▶ _Assigned task_
Beneath this task are records; count how many lines include the string "vias" and answer with that number alone.

▶ _Information provided_
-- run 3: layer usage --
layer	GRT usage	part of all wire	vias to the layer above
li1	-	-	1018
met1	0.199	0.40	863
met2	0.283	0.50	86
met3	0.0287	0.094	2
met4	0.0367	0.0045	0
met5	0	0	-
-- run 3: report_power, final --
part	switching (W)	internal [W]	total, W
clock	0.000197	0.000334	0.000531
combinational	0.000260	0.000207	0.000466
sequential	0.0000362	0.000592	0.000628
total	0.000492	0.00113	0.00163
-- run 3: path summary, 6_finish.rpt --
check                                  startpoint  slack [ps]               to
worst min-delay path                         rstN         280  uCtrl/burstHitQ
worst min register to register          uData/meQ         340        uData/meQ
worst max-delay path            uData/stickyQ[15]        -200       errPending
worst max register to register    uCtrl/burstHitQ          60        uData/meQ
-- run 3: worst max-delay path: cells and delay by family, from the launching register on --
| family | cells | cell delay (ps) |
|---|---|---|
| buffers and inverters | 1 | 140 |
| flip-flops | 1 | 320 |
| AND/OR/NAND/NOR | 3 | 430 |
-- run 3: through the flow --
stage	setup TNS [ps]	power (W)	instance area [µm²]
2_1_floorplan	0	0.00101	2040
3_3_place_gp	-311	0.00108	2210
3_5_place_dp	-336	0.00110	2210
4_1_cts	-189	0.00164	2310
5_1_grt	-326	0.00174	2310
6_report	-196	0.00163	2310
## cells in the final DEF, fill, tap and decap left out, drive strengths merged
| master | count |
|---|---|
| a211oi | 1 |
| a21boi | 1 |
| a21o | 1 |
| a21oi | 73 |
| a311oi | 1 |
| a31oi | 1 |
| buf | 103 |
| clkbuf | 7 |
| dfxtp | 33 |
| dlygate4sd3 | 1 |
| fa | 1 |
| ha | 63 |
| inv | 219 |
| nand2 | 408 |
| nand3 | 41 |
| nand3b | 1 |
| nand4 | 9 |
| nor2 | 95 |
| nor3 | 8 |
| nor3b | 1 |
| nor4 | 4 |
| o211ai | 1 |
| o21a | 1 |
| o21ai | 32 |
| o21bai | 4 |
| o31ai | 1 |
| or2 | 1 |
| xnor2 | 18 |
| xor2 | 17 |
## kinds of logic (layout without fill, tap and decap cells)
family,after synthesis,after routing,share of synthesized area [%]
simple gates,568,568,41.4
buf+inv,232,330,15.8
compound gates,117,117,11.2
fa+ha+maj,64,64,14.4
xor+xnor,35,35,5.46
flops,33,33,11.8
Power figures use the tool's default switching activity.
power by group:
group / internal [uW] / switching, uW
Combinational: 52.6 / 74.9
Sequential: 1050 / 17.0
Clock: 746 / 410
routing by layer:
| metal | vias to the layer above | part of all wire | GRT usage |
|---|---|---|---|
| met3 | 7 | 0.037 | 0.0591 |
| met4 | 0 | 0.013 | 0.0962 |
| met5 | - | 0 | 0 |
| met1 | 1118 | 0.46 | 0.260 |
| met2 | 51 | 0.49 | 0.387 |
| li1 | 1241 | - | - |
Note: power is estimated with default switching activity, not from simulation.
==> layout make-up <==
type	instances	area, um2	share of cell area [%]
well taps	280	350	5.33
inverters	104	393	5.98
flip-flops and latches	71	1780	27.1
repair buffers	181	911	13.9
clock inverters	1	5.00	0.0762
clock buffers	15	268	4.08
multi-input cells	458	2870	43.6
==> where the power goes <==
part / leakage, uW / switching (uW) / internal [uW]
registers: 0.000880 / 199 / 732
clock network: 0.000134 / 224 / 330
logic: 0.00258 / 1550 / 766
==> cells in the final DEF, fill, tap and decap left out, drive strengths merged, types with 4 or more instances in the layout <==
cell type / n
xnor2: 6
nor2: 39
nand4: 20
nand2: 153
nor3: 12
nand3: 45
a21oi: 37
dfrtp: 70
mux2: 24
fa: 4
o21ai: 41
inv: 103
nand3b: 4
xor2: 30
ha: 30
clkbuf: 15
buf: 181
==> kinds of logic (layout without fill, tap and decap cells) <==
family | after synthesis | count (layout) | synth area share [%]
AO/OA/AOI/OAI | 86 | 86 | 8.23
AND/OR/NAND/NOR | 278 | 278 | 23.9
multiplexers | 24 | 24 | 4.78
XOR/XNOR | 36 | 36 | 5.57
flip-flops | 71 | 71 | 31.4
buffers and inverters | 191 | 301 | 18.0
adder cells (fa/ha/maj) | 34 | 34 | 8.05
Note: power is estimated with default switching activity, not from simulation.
===== config.mk =====
export PLATFORM = sky130hd
export DESIGN_NAME = relu_dropout_mask
export DESIGN_NICKNAME = d
export VERILOG_FILES = /design/src/rtl/rdm_pkg.sv /design/src/rtl/rdm_pattern_gen.sv /design/src/rtl/rdm_mask_array.sv /design/src/rtl/rdm_zero_gate.sv /design/src/rtl/relu_dropout_mask.sv
export SDC_FILE = /design/constraint.sdc
export NUM_CORES = 2
export LEC_CHECK = 0
export BUFFER_PORTS_ARGS = -buffer_cell sky130_fd_sc_hd__buf_2
export CORE_ASPECT_RATIO = 1.2
export CORE_MARGIN = 4
export CORE_UTILIZATION = 55
export CTS_BUF_LIST = sky130_fd_sc_hd__clkbuf_2
export CTS_CLUSTER_DIAMETER = 100
export DETAILED_ROUTE_END_ITERATION = 7
export PLACE_DENSITY = 0.67
export SKIP_LAST_GASP = 1
export SLEW_MARGIN = 20
export SYNTH_ARGS = -nofsm -noshare
export SYNTH_HDL_FRONTEND = slang
export SYNTH_HIERARCHICAL = 1
export SYNTH_SLANG_ARGS = --single-unit

===== constraint.sdc =====
create_clock -name clk -period 8.3 [get_ports clk]
set_clock_uncertainty 0.1 [all_clocks]
set_input_delay 1.66 -clock clk [delete_from_list [all_inputs] [get_ports clk]]
set_output_delay 1.66 -clock clk [all_outputs]
set_load 0.03 [all_outputs]

===== src/rtl/rdm_pkg.sv =====
package rdm_pkg;

    typedef enum logic [1:0] {
        ST_IDLE = 2'd0,
        ST_FWD  = 2'd1,
        ST_BWD  = 2'd2
    } rdm_state_e;

    localparam int unsigned RDM_LFSR_W = 16;
    localparam logic [RDM_LFSR_W-1:0] RDM_TAPS = 16'hB400;
    localparam logic [RDM_LFSR_W-1:0] RDM_SEED = 16'hACE1;

endpackage


===== src/rtl/rdm_pattern_gen.sv =====
module rdm_pattern_gen #(
    parameter int unsigned LFSR_W    = 16,
    parameter logic [LFSR_W-1:0] TAPS = 16'hB400,
    parameter logic [LFSR_W-1:0] SEED = 16'hACE1,
    parameter int unsigned PERIOD_W  = 6,
    parameter int unsigned DROP_BITS = 1
) (
    input  logic                clk,
    input  logic                rst_n,
    input  logic                iter_start,
    input  logic [PERIOD_W-1:0] period,
    input  logic                step,
    output logic                drop_bit
);

    logic [LFSR_W-1:0]   lfsr_q;
    logic [LFSR_W-1:0]   lfsr_next;
    logic [PERIOD_W-1:0] iter_q;
    logic                wrap;

    // Last iteration of the period: reseed on the next boundary pulse.
    always_comb begin
        wrap = (period <= PERIOD_W'(1)) || (iter_q >= (period - PERIOD_W'(1)));
    end

    always_comb begin
        lfsr_next = {1'b0, lfsr_q[LFSR_W-1:1]} ^ (lfsr_q[0] ? TAPS : '0);
    end

    always_ff @(posedge clk) begin
        if (!rst_n) begin
            lfsr_q <= SEED;
            iter_q <= '0;
        end else begin
            if (iter_start && wrap) begin
                lfsr_q <= SEED;
            end else if (step) begin
                lfsr_q <= lfsr_next;
            end
            if (iter_start) begin
                iter_q <= wrap ? '0 : iter_q + PERIOD_W'(1);
            end
        end
    end

    assign drop_bit = &lfsr_q[DROP_BITS-1:0];

    assert_reseed_R5: assert property (@(posedge clk) disable iff (!rst_n)
        (iter_start && wrap) |=> (lfsr_q == SEED && iter_q == '0))
        else $error("reseed did not happen at period wrap");

    assert_hold_R5: assert property (@(posedge clk) disable iff (!rst_n)
        (!iter_start && !step) |=> $stable(lfsr_q))
        else $error("generator moved without a forward element");

    assert_nonzero_R4: assert property (@(posedge clk) disable iff (!rst_n)
        lfsr_q != '0)
        else $error("generator reached the all-zero lock state");

endmodule


===== src/rtl/rdm_mask_array.sv =====
module rdm_mask_array #(
    parameter int unsigned DEPTH = 1024,
    parameter int unsigned AW    = $clog2(DEPTH)
) (
    input  logic          clk,
    input  logic          rst_n,
    input  logic          wr_en,
    input  logic [AW-1:0] wr_addr,
    input  logic          wr_bit,
    input  logic          rd_en,
    input  logic [AW-1:0] rd_addr,
    output logic          rd_bit
);

    logic [DEPTH-1:0] bits_q;
    logic             rd_bit_q;

    always_ff @(posedge clk) begin
        if (!rst_n) begin
            bits_q <= '0;
        end else if (wr_en) begin
            bits_q[wr_addr] <= wr_bit;
        end
    end

    always_ff @(posedge clk) begin
        if (!rst_n) begin
            rd_bit_q <= 1'b0;
        end else if (rd_en) begin
            rd_bit_q <= bits_q[rd_addr];
        end
    end

    assign rd_bit = rd_bit_q;

    assert_store_R6: assert property (@(posedge clk) disable iff (!rst_n)
        wr_en |=> (bits_q[$past(wr_addr)] == $past(wr_bit)))
        else $error("mask bit not stored at its address");

endmodule


===== src/rtl/rdm_zero_gate.sv =====
module rdm_zero_gate #(
    parameter int unsigned W = 16
) (
    input  logic [W-1:0] din,
    input  logic         kill,
    output logic [W-1:0] dout
);

    always_comb begin
        dout = kill ? '0 : din;
    end

endmodule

▶ _Your response_
2